The rule Fisher breaks involves a story about a New York pimp. Unable to meet a real pimp in time to make his deadline, he simply wings it and turns in a fake story. His editor (Andre Gregory, horse laughing through the role) loves it and determines that Fisher will be his new star reporter. Meanwhile, local authorities begin to think Fisher's article is about a real pimp named Leo Smalls, known as "Fast Black," (Morgan Freeman) who is on trial for manslaughter. Faster than you can say Meet John Doe,  Fisher and Smalls are soon an unlikely team. Fisher needs to produce a real pimp to make his story valid, and Smalls can claim he was with Fisher at the time he supposedly killed a man. All Fisher has to do is produce his notes at Smalls' trial. But he has no notes.

As he goes deeper into his involvement with Smalls, Fisher learns that pimps have their own rules. When Fisher tries to stop Smalls from hurting one of the girls in his stable, the pimp thinks nothing of sticking a broken bottle into Fisher's face. 

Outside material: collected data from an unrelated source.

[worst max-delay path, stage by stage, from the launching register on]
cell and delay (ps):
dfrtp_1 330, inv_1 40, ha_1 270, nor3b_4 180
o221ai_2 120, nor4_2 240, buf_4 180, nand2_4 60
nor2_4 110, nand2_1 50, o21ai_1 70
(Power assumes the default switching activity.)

Things get even more complex when Fisher develops feelings for Punchy (Kathy Baker), a good- natured prostitute who is tired of the street life. When Punchy tells Smalls that she'd like to try something else for a change, he's soon asking which eye she'd like have removed. The film has an unmistakable 1980s veneer - the hair is big, the shoulders on the dresses wide, and Gregory, as the publisher, looks like he borrowed his wardrobe from Bonfire of the Vanities era Tom Wolfe - but the explosive violence of Smalls gives Street Smart a nasty aftertaste. He keeps those around him, and the viewers, off balance.

Shatzberg, born in 1927, was a director who liked characters in compromised positions. In The Seduction of Joe Tynan (1979) he'd delved into the world of crooked politics,  after having launched his career with a trio of dynamic, edgy films about drifters, thieves, and losers - The Panic in Needle Park (1971),  Scarecrow (1973) and Sweet Revenge (1976) - but with Street Smart he seemed to be wallowing at the deepest end of the gutter. The Canon Group, mostly known for horror movies and action features, skimped on distribution; Street Smart died unnoticed at the box office.

The movie depicts the degenerating New York of the 1980s, a time of garbage strikes, rampant crack addiction, and racial tension. Budgetary issues caused much of Street Smart to be shot in Montreal, but one can't tell. The success of this masquerade is a tribute to cinematographer Adam Holendar, who had made his debut with Midnight Cowboy (1969), and to the set design team that turned a section of Montreal into 42nd Street.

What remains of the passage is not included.